**Prompt**.
Below are entries; copy exactly the lines from the one with "nand3_1 | 61 | 170" through the one with "Combinational: 0.000216 / 0.000318 / 0.000102", both included, and leave out the rest.

==== Information shown ====

### src/rtl/tdm_frame_tx.sv
module tdm_frame_tx #(
  parameter int MAX_SLOTS = 16
) (
  input  logic                                   clk,
  input  logic                                   rst_n,
  input  logic                                   en,
  input  logic [$clog2(MAX_SLOTS)-1:0]           cfg_slots_m1,
  input  logic [1:0]                             cfg_slot_size,
  input  logic [2:0]                             cfg_data_size,
  input  logic [$clog2(MAX_SLOTS*32)-1:0]        cfg_fs_len_m1,
  input  logic                                   cfg_fs_early,
  input  logic                                   cfg_fs_pol,
  input  logic                                   cfg_rjust,
  input  logic [MAX_SLOTS-1:0]                   cfg_slot_mask,
  input  logic                                   cfg_mono,
  input  logic                                   cfg_strobe,
  input  logic                                   cfg_invert,
  input  logic                                   s_valid,
  input  logic [31:0]                            s_data,
  output logic                                   s_ready,
  output logic                                   sclk_o,
  output logic                                   fs_o,
  output logic                                   sd_o,
  output logic                                   slot_act_o,
  output logic                                   cfg_err_o
);
  localparam int SW = $clog2(MAX_SLOTS);
  localparam int FW = $clog2(MAX_SLOTS*32);

  logic [5:0] ds, sw, off, rel;
  logic [4:0] idx;
  logic [SW:0] nslots;
  logic [FW:0] flen, fs_len, fp;
  logic [MAX_SLOTS-1:0] nmask, men;
  logic mono, run, bnd, pop, nact, nsd, nfs, infield;

  logic started, ph, sd_q, act_q, fs_q;
  logic [FW-1:0] fb, nfb;
  logic [SW-1:0] sl, nsl;
  logic [4:0] bi, nbi;
  logic [31:0] hold, smp;

  always_comb begin
    case (cfg_data_size)
      3'd2: ds = 6'd8;
      3'd3: ds = 6'd10;
      3'd4: ds = 6'd16;
      3'd5: ds = 6'd20;
      3'd6: ds = 6'd24;
      3'd7: ds = 6'd32;
      default: ds = 6'd0;
    endcase
    case (cfg_slot_size)
      2'd1: sw = 6'd16;
      2'd2: sw = 6'd32;
      default: sw = ds;
    endcase
  end

  assign cfg_err_o = (ds == 6'd0) || (ds > sw);
  assign nslots = {1'b0, cfg_slots_m1} + (SW+1)'(1);
  assign flen   = (FW+1)'(nslots) * (FW+1)'(sw);
  assign fs_len = {1'b0, cfg_fs_len_m1} + (FW+1)'(1);
  assign off    = cfg_rjust ? (sw - ds) : 6'd0;
  assign mono   = cfg_mono && (nslots == (SW+1)'(2));

  always_comb begin
    for (int i = 0; i < MAX_SLOTS; i++) nmask[i] = (i < int'(nslots));
    men = ((cfg_slot_mask & nmask) == '0) ? nmask : (cfg_slot_mask & nmask);
  end

  assign run = en && !cfg_err_o;
  assign bnd = run && (!started || ph);

  always_comb begin
    nfb = '0;
    nsl = '0;
    nbi = '0;
    if (started) begin
      if ({1'b0, bi} == sw - 6'd1) begin
        if (sl != cfg_slots_m1) begin
          nsl = sl + SW'(1);
          nfb = fb + FW'(1);
        end
      end else begin
        nbi = bi + 5'd1;
        nsl = sl;
        nfb = fb + FW'(1);
      end
    end
  end

  assign nact    = men[nsl];
  assign pop     = bnd && (nbi == 5'd0) && (mono ? (nsl == '0) : nact);
  assign s_ready = pop;
  assign smp     = pop ? (s_valid ? s_data : 32'd0) : hold;
  assign rel     = {1'b0, nbi} - off;
  assign infield = ({1'b0, nbi} >= off) && (rel < ds);
  assign idx     = 5'(ds - 6'd1 - rel);
  assign nsd     = nact && infield && smp[idx];
  assign fp      = {1'b0, nfb} + (FW+1)'(1);
  assign nfs     = cfg_fs_early ? ((fp == flen) || (fp < fs_len))
                                : ({1'b0, nfb} < fs_len);

  always_ff @(posedge clk) begin
    if (!rst_n || !run) begin
      started <= 1'b0;
      ph      <= 1'b0;
      fb      <= '0;
      sl      <= '0;
      bi      <= '0;
      sd_q    <= 1'b0;
      act_q   <= 1'b0;
      fs_q    <= 1'b0;
      if (!rst_n) hold <= '0;
    end else begin
      started <= 1'b1;
      ph      <= !bnd;
      if (bnd) begin
        fb    <= nfb;
        sl    <= nsl;
        bi    <= nbi;
        sd_q  <= nsd;
        act_q <= nact;
        fs_q  <= nfs;
      end
      if (pop) hold <= smp;
    end
  end

  assign sclk_o     = ph ^ cfg_strobe ^ cfg_invert;
  assign fs_o       = fs_q ^ cfg_fs_pol ^ cfg_invert;
  assign sd_o       = sd_q;
  assign slot_act_o = act_q;
endmodule

### config.mk
export PLATFORM = sky130hd
export DESIGN_NAME = tdm_frame_tx
export DESIGN_NICKNAME = d
export VERILOG_FILES = /design/src/rtl/tdm_frame_tx.sv
export SDC_FILE = /design/constraint.sdc
export NUM_CORES = 1
export LEC_CHECK = 0
export BUFFER_PORTS_ARGS = -buffer_cell sky130_fd_sc_hd__buf_2
export CELL_PAD_IN_SITES_DETAIL_PLACEMENT = 1
export CELL_PAD_IN_SITES_GLOBAL_PLACEMENT = 1
export CORE_MARGIN = 2
export CORE_UTILIZATION = 48
export CTS_CLUSTER_DIAMETER = 40
export DETAILED_ROUTE_END_ITERATION = 8
export PLACE_DENSITY = 0.95
export SLEW_MARGIN = 15
export SYNTH_ARGS = -nofsm -noshare
export SYNTH_HDL_FRONTEND = slang
export SYNTH_SLANG_ARGS = --single-unit
### constraint.sdc
create_clock -name clk -period 12.2 [get_ports clk]
set_clock_uncertainty 0.15 [all_clocks]
set_input_delay 2.44 -clock clk [delete_from_list [all_inputs] [get_ports clk]]
set_output_delay 2.44 -clock clk [all_outputs]
set_load 0.1 [all_outputs]
## After elaboration in Yosys (flattened, before gate mapping)

Index checks and enable logic that the tools add are counted.

- Flip-flop bits (word level): 55
- Bits of input ports: 76
- Output and inout bits: 6
- Logic and storage cells: 109

- Add/subtract/negate cells: 11
- Multiply operators: 1
- $lt $le $gt $ge: 23
- Eq/ne operators: 13
- Muxes and demuxes: 24
- Bitwise operators: 5
- Reductions and logical operators: 23

Operators by type and width:

| operator | number |
|---|---|
| two-way mux 32 bit | 5 |
| less-than comparator 4 x 5 -> 1 bit, first input constant | 8 |
| one-hot mux 6 bit (6 select lines) | 1 |
| two-way mux 9 bit | 3 |
| adder 9 x 1 -> 10 bit, second input constant | 2 |
| less-than comparator 3 x 5 -> 1 bit, first input constant | 4 |
| AND 16 bit | 1 |
| zero test 16 bit | 1 |
| two-way mux 16 bit | 1 |
| == test 3 bit, second input constant | 4 |
| two-way mux 4 bit | 3 |
| one-hot mux 6 bit (2 select lines) | 1 |
| == test 10 bit | 1 |
| less-than comparator 1 x 5 -> 1 bit, first input constant | 2 |
| less-than comparator 10 bit | 1 |
| less-than comparator 2 x 5 -> 1 bit, first input constant | 2 |
| less-than comparator 9 x 10 -> 1 bit | 1 |
| multiplier 5 x 6 -> 10 bit | 1 |
| two-way mux 5 bit | 2 |
| adder 9 x 1 -> 9 bit, second input constant | 1 |
| logical AND 1 bit | 8 |
| == test 3 x 2 -> 1 bit, second input constant | 2 |
| == test 5 x 6 -> 1 bit | 1 |
| >= comparator 5 x 6 -> 1 bit | 1 |
| other kinds (29) | 43 |

## Longest topological paths before layout

Gate-level depths: netlist of run 1.

- Depth after elaboration: 15
- Depth in mapped cells: 28
- Gate-level depth less buffers: 26

## Least setup slack after synthesis of run 1

OpenSTA, ideal clock, no wires.

- Path type: input port to output port
- Start point: input port cfg_slot_size[0]
- End point: output port s_ready
- Data arrival time: 6.638 ns
- Required time: 9.610 ns
- Path slack: 2.972 ns
- Cell stages on the path: 19
- Cell sequence: inv_1 ha_1 clkbuf_1 nand2_1 ha_1 or3_1 a21o_1 and3_1 buf_6 a21oi_4 or2_1 nand3_1 o2111ai_2 nand4_4 nand2_4 nand2_4 inv_4 buf_6 clkbuf_1

- Word-level cells in the longest chain between the ends: 10
- Elaborated cells between the ends (all ways): 21

RTL lines:

| element | RTL line | source |
|---|---|---|
| start: declaration | 8 | `input logic [1:0] cfg_slot_size,` |
| == test 2 bit / == test 2 x 1 -> 1 bit (equally long branches) | 53 | `case (cfg_slot_size)` |
| one-hot mux 6 bit (2 select lines) * | 53 |  |
| subtractor 6 x 1 -> 6 bit | 80 | `if ({1'b0, bi} == sw - 6'd1) begin` |
| == test 5 x 6 -> 1 bit | 80 |  |
| two-way mux 4 bit | 80 |  |
| two-way mux 4 bit | 79 | `if (started) begin` |
| binary-select mux 1 bit (select 4 bit) | 93 | `assign nact = men[nsl];` |
| two-way mux 1 bit (not written as such) | 93 |  |
| two-way mux 1 bit | 94 | `assign pop = bnd && (nbi == 5'd0) && (mono ? (nsl == '0) : nact);` |
| logical AND 1 bit * | 94 |  |
| end: declaration | 20 | `output logic s_ready,` |

Mark *: on every way between the ends. The rest lies on a longest branch, timed or not. The select of a mux whose other input is x is not followed.

## Worst setup path in the final report of run 1

Same ends and word-level chain as after synthesis.

==> summary.txt, run 1 <==
STA
  – Final Setup Violations: 0
  – Slew Viols, Final: 0
  – F_max: 100 MHz
  – Fin crit period: 9990 ps
  – Fin crit share: 81.9%
  – Worst-Margin Slew: 924 ps
  – Setup TNS Final: 0 ps
  – RSZ-0062 raised after global routing: no
  – Final Hold Viols: 0
  – Final WS setup: 2210 ps
  – Slew margin rel.: 38.4%

Power
  – Clock power frac: 26.4%
  – Pwr dens: 84.6 nW/um2
  – Combinational Power Share: 39.5%
  – Seq pwr share: 34.0%
  – Switching power of the nets: 0.000242 W
  – Maximum VDD drop: 57.4 uV
  – Switching share of power: 38.1%
  – Internal power: 0.000393 W
  – Leakage power: 3.11 nW

Floorplanning
  – Chip height: 124 um
  – Initial core utilization: 49.5%
  – Die Width: 124 um
  – DIE AREA: 15400 um2
  – Core area: 14000 um2
  – IO Count: 82
  – Number of cell rows: 43

Route
  – Drt first-iter violations: 560
  – ANT nets after route: 0
  – Wirelength per Cell: 20.5 um
  – Routed wire length: 22.9 mm
  – DRC Markers: 0
  – Detailed-route via count: 7085
  – First-pass DRT Iterations: 6
  – Via density per instance: 6.33

Place
  – Dpl ws: 2300 ps
  – Final HPWL DP: 17.4 mm
  – Routability Congestion: 1.03
  – Port buffer count: 81

Critical path
  – Worst Path Arrival: 7400 ps
  – Worst Path Max Fanout: 38
  – Crit end category: output pin
  – CP required: 9610 ps
  – WS Path Type: input port to output pin
  – Crit start category: input port

Final layout
  – # diodes: 0
  – Final core occ: 53.6%
  – Synthesis-to-finish area growth: 8.27%
  – Final #Nets: 1082
  – Layout cells sized above 1: 14.1%

Min path
  – Hold Crit Class: flip-flop to flip-flop

Yosys
  – Cells after Synth: 897
  – Async S/R FF share, synth: 0%
  – Post-Syn Nets: 1041
  – Sequential element share of the synthesized area: 20.5%
  – Synthesized area: 6930 um2
  – Yosys Warn Count: 0
  – Count of cell types in the netlist: 96
  – EDFF count, synth: 32
  – FF+latch count, synth: 55
  – Mapped Avg Cell Area: 7.72 um2
  – Main synth FF type: edfxtp_1

CTS
  – Post-CTS Resized: 0
  – Clock Latency Late Sink: 300 ps
  – Worst-path clk slew: 70 ps
  – Root Driver: clkbuf_16
  – Post-CTS Hold Buffers: 0
  – Clock Sinks: 55
  – Clock tree buffer depth: 2
  – Post-CTS setup buffers: 0
  – CTS tree: yes
  – H-tree depth: 2
  – Total CTS buffers: 5

Global routing
  – Vias in the first global route: 7071
  – Global-route wire length before repair: 36.1 mm
  – Grt ovf: 0
  – Initial antenna violation count: 0
  – GRT Total Usage: 29.9%
  – Largest net degree at the start of global routing: 49

Run status
  – Status: finished clean

Job
  – MaxCap Viol Count: 0
## worst paths after layout
| kind | startpoint | end | slack, ps | cells after the start |
|---|---|---|---|---|
| worst min register to register | fb[8] | fb[8] | 330 | 2 |
| worst max register to register | bi[2] | sd_o | 7070 | 18 |
| worst max-delay path | cfg_slot_size[0] | s_ready | 2210 | 17 |
| worst min-delay path | fb[8] | fb[8] | 330 | 2 |
## state kept, by name (all words and copies together), names as in the netlist
| signal | count |
|---|---|
| fb | 9 |
| sd_o | 1 |
| ph | 1 |
| hold | 32 |
| fs_q | 1 |
| slot_act_o | 1 |
| sl | 4 |
| started | 1 |
| bi | 5 |
## placed cells by master (no fill, tap or decap), drive strengths merged, types with 17 or more instances in the layout
master and n:
nand3 63, nor3 17, o21ai 40, ha 58
edfxtp 32, dfxtp 23, xnor2 43, nand2 119
inv 40, buf 87, xor2 22, a21o 18
and3 17, nor2 74, a21oi 80
## routing by layer
metal  routed length, um  track usage (%)
met5                   0                0
met4                 573             9.55
met1               10000             39.3
met3                1390             3.98
met2               10900             50.7
## cell usage after synthesis, types with 8 or more instances
library cell	count	area, um2
ha_1	58	726
nor2b_1	15	93.8
nor3_1	16	80.1
nand3_1	62	310
mux2i_1	11	110
a31oi_1	10	62.6
inv_1	36	135
and3_1	17	106
edfxtp_1	32	961
a21o_1	17	128
nand2_1	115	432
a21oi_1	78	390
fa_1	10	200
buf_2	10	50.1
nand4_1	10	62.6
dfxtp_1	23	460
xnor2_1	43	377
o21ai_0	34	170
nand2b_1	15	93.8
clkbuf_1	32	120
nor2_1	73	274
and2_1	12	75.1
nor4_1	8	50.1
xor2_1	22	193
## worst max-delay path: stages
cell       delay, ps
buf_2             90
inv_1             40
ha_1             530
nand4b_2         300
ha_1             400
xor2_1           160
and3_1           210
nand3_1          380
nor3_2           570
or2_1            260
nand3_1          130
o2111ai_2        260
nand4_4          280
nand2_4          190
nand2_4          220
inv_4            420
buf_2            510
## per-stage QoR
stage | power [W] | hold WS [ps] | instances | instance area [um2]
global route | 0.000664 | 345 | 1119 | 7500
detailed placement | 0.000463 | 325 | 1111 | 7330
floorplan | 0.000395 | 294 | 897 | 6930
finish | 0.000635 | 327 | 1119 | 7500
CTS | 0.000633 | 335 | 1119 | 7500
global placement | 0.000452 | 305 | 1111 | 7330
## power by group through the flow
stage	clock network (W)	logic [W]	registers [W]
after detailed placement	0	0.000243	0.000220
after global placement	0	0.000234	0.000219
after CTS	0.000169	0.000248	0.000216
final	0.000168	0.000251	0.000216
after global routing	0.000175	0.000271	0.000217
after floorplan	0	0.000177	0.000218
## layout make-up
cell class | count | area (um2)
repair buffers | 87 | 450
flip-flops and latches | 55 | 1420
well taps | 180 | 225
fillers | 1827 | 6490
inverters | 39 | 149
clock inverters | 2 | 38.8
multi-input cells | 750 | 5090
clock buffers | 6 | 129
## kinds of logic after synthesis
| kind of cell | count (synthesis) | share of synthesized area, % |
|---|---|---|
| flip-flops | 55 | 20.5 |
| AND/OR/NAND/NOR | 381 | 27.7 |
| XOR/XNOR | 65 | 8.22 |
| AO/OA/AOI/OAI | 222 | 21.8 |
| buffers and inverters | 92 | 6.12 |
| multiplexers | 14 | 2.29 |
| adder cells (fa/ha/maj) | 68 | 13.4 |
Note: power is estimated with default switching activity, not from simulation.
==> run 2: changes to the inputs <==
Settings changed: ABC_AREA set to 1, CORE_UTILIZATION 48 to 43, PLACE_DENSITY 0.95 to 0.91.
Clock period 12.2 ns to 9.6 ns, I/O delays scaled along.
==> summary.txt, run 2 <==
Final layout
  – Final cell count without fillers: 1208 (+8.0%)
  – Most common cell after layout, fill and taps aside: nand2_1
  – Area of the multi-input gates: 4340 um2 (-15%)
  – # fillers: 1998 (+9.4%)
  – Final core occ: 48.5% (-5.1 points)
  – # diodes: 0 (unchanged)
  – FF+latch area: 1420 um2 (unchanged)
  – Largest register FFs: 32 (unchanged)
  – Layout cells sized above 1: 13.4% (-0.68 points)
  – Largest regs: hold (32), fb (9), bi (5)
  – Largest reg by FF count: hold
  – Commonest non-fill, non-tap cells in the layout: nand2_1, nand3_1, inv_1, nor2_1, buf_2
  – Final #Nets: 1167 (+7.9%)
  – Synthesis-to-finish area growth: 10.1%

CTS
  – Post-CTS setup buffers: 0 (unchanged)
  – Root Driver: clkbuf_16
  – Clock Sinks: 55 (unchanged)
  – CTS tree: yes
  – Worst-path clk slew: 70 ps (about the same)
  – Post-CTS Resized: 0 (unchanged)
  – Clock tree buffer depth: 2 (unchanged)
  – Total CTS buffers: 5 (unchanged)
  – Clock Latency Late Sink: 300 ps (about the same)
  – Post-CTS Hold Buffers: 0 (unchanged)
  – H-tree depth: 2 (unchanged)

Yosys
  – Adder-cell share of the synthesized area: 14.5% (+1.1 points)
  – Ranking of synthesized cells by area: edfxtp_1, nand3_1, nand2_1
  – Yosys Warn Count: 0 (unchanged)
  – Count leader, synth: nand2_1
  – Synthesized area: 6400 um2 (-7.6%)
  – FF+latch count, synth: 55 (unchanged)
  – Mapped Avg Cell Area: 6.65 um2 (-14%)
  – Largest family of logic cells by synthesized area: simple AND/OR/NAND/NOR gates
  – Cells after Synth: 963 (+7.4%)
  – Post-Syn Nets: 1107 (+6.3%)
  – Post-synth top area cell: edfxtp_1
  – Post-Synth XOR/XNOR Area: 6.43% (-1.8 points)
  – Sequential element share of the synthesized area: 22.2% (+1.7 points)
  – Yosys top cell area share: 15.0% (+1.1 points)
  – Mux share of post-synthesis cell area: 0% (-2.3 points)
  – Post-Synth Simple-Gate Area: 39.6% (+12 points)
  – Async S/R FF share, synth: 0% (unchanged)
  – Main synth FF type: edfxtp_1
  – Post-synth top cells: nand2_1, nand3_1, inv_1, nor2_1, ha_1
  – EDFF count, synth: 32 (unchanged)
  – Count of cell types in the netlist: 42 (-56%)
  – Complex-gate fraction of the synthesized area: 7.27% (-15 points)

Run status
  – Status: finished clean

Route
  – First-pass DRT Iterations: 5 (-1)
  – Wirelength per Cell: 16.1 um (-21%)
  – Detailed-route via count: 6701 (-5.4%)
  – DRC Markers: 0 (unchanged)
  – ANT nets after route: 0 (unchanged)
  – Routed wire length: 19.5 mm (-15%)
  – Via density per instance: 5.55 (-12%)
  – Drt first-iter violations: 427 (-24%)

STA
  – Hold Slack: 346 ps (+19.3 ps)
  – Final Setup Violations: 0 (unchanged)
  – Fin crit period: 8200 ps
  – Final Hold Viols: 0 (unchanged)
  – Setup TNS Final: 0 ps (unchanged)
  – Slew Viols, Final: 0 (unchanged)
  – F_max: 122 MHz
  – RSZ-0062 raised after global routing: no
  – Fin crit share: 85.4%
  – Worst-Margin Slew: 587 ps (-337 ps)
  – Slew margin rel.: 60.6% (+22 points)

Min path
  – Worst Hold Launch: fb[8]
  – Worst Hold End: fb[8]
  – Hold Crit Class: flip-flop to flip-flop
  – WHS Path Cells: 2 (unchanged)

Floorplanning
  – Core area: 14500 um2 (+3.9%)
  – Number of cell rows: 44 (+2.3%)
  – Chip height: 126 um (+1.5%)
  – DIE AREA: 15900 um2 (+3.1%)
  – Initial core utilization: 44.1% (-5.5 points)
  – Die Width: 126 um (+1.5%)
  – IO Count: 82 (unchanged)

Place
  – Dpl cells: 1200 (+8.0%)
  – Port buffer count: 81 (unchanged)
  – Final HPWL DP: 15.5 mm (-11%)
  – Routability Congestion: 0.920 (-11%)

Critical path
  – Crit path max-delay family: simple AND/OR/NAND/NOR gates
  – Reg-to-reg slack, setup: 5430 ps (-1640 ps)
  – WP buf/inv: 6 (+2)
  – CP most frequent cell: nand2_1
  – Crit end category: output pin
  – Worst R2R End: fs_q
  – Worst Path Max Fanout: 34 (-11%)
  – Worst R2R Start: bi[2]
  – WS Path Type: input port to output pin
  – Critical-path top delay cell: ha_1
  – Worst-case reg-to-reg path depth: 24 (+6)
  – Crit start category: input port
  – CP required: 7530 ps (-2080 ps)
  – Crit path cell chain: buf_2 > inv_1 > ha_1 > nand4_4 > ha_1 > nand2_1 > nand2_1 > nor2_1 > nand2_1 > nor2_1 > nand3_1 > nor2_4 > nand3b_1 > nand2_2 > nor2_1 > nand2_1 > inv_1 > nand3_1 > nand3_1 > nand3_2 > buf_4 > nand2_4 > inv_2 > buf_2
  – Worst Path Arrival: 6130 ps (-1270 ps)
  – Critical path's largest stage delay: 580 ps (about the same)

Power
  – Pwr dens: 110 nW/um2 (+31%)
  – Leakage power: 3.54 nW (+14%)
  – Maximum VDD drop: 76.3 uV (+33%)

Global routing
  – GRT Total Usage: 24.9% (-4.9 points)
  – Vias in the first global route: 6987 (-1.2%)
  – Grt ovf: 0 (unchanged)
  – Initial antenna violation count: 0 (unchanged)
  – Global-route wire length before repair: 32.9 mm (-8.9%)
  – Largest net degree at the start of global routing: 42 (-14%)

Job
  – MaxCap Viol Count: 0 (unchanged)
## run 2: cell count changes in the layout (fill, tap and decap cells not counted), moves of 17 or more
cell | before | now
nand2_1 | 115 | 226
nand3_1 | 61 | 170
inv_1 | 36 | 115
a21oi_1 | 78 | 39
xnor2_1 | 43 | 12
and3_1 | 17 | 0
## run 2: area by class of cell
type / count / share of cell area (%)
clock buffers: 5 / 1.78
well taps: 184 / 3.27
multi-input cells: 749 / 61.5
flip-flops and latches: 55 / 20.2
repair buffers: 86 / 6.28
clock inverters: 3 / 0.266
inverters: 126 / 6.71
## run 2: tightest hold or removal path: cells and delay by family (launching register included)
kind            cells  cell delay (ps)
compound gates      1               60
flops               1              330
simple gates        1               70
## run 2: per-layer routing
metal / global-route usage, % / vias up / share of wire (%)
met3: 2.76 / 46 / 3.7
met2: 44.6 / 164 / 51
met1: 31.3 / 3210 / 43
met4: 8.34 / 0 / 2.8
li1: - / 3281 / -
met5: 0 / - / 0
## run 2: metrics by stage
step,power (W),setup WS [ps],cell area [um2]
final,0.000779,1400,7050
after global routing,0.000831,1060,7050
after CTS,0.000782,1410,7050
after detailed placement,0.000598,1420,6900
after global placement,0.000585,1640,6900
after floorplan,0.000512,2070,6400
## run 2: report_power, final
group / switching (W) / total (W) / internal [W]
Sequential: 0.00000883 / 0.000276 / 0.000267
Clock: 0.0000879 / 0.000185 / 0.0000967
Combinational: 0.000216 / 0.000318 / 0.000102
Total: 0.000313 / 0.000779 / 0.000466
## run 2: worst max path at each step
stage | startpoint | to | slack, ps | cells past startpoint
3_5_place_dp | cfg_slot_size[0] | s_ready | 1420 | 24
2_1_floorplan | cfg_slot_size[0] | s_ready | 2070 | 15
3_3_place_gp | cfg_slot_size[0] | s_ready | 1640 | 24
6_report | cfg_slot_size[0] | s_ready | 1400 | 24
4_1_cts | cfg_slot_size[0] | s_ready | 1410 | 24
5_1_grt | cfg_slot_size[0] | s_ready | 1060 | 24
## run 2: cell families after synthesis
group / count (synthesis)
and+or+nand+nor: 549
xor gates and xnor gates: 47
adders and majority gates: 68
AOI/OAI and AO/OA: 85
DFF: 55
buffers and inverters: 159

====

**Solved problem**.
nand3_1 | 61 | 170
inv_1 | 36 | 115
a21oi_1 | 78 | 39
xnor2_1 | 43 | 12
and3_1 | 17 | 0
## run 2: area by class of cell
type / count / share of cell area (%)
clock buffers: 5 / 1.78
well taps: 184 / 3.27
multi-input cells: 749 / 61.5
flip-flops and latches: 55 / 20.2
repair buffers: 86 / 6.28
clock inverters: 3 / 0.266
inverters: 126 / 6.71
## run 2: tightest hold or removal path: cells and delay by family (launching register included)
kind            cells  cell delay (ps)
compound gates      1               60
flops               1              330
simple gates        1               70
## run 2: per-layer routing
metal / global-route usage, % / vias up / share of wire (%)
met3: 2.76 / 46 / 3.7
met2: 44.6 / 164 / 51
met1: 31.3 / 3210 / 43
met4: 8.34 / 0 / 2.8
li1: - / 3281 / -
met5: 0 / - / 0
## run 2: metrics by stage
step,power (W),setup WS [ps],cell area [um2]
final,0.000779,1400,7050
after global routing,0.000831,1060,7050
after CTS,0.000782,1410,7050
after detailed placement,0.000598,1420,6900
after global placement,0.000585,1640,6900
after floorplan,0.000512,2070,6400
## run 2: report_power, final
group / switching (W) / total (W) / internal [W]
Sequential: 0.00000883 / 0.000276 / 0.000267
Clock: 0.0000879 / 0.000185 / 0.0000967
Combinational: 0.000216 / 0.000318 / 0.000102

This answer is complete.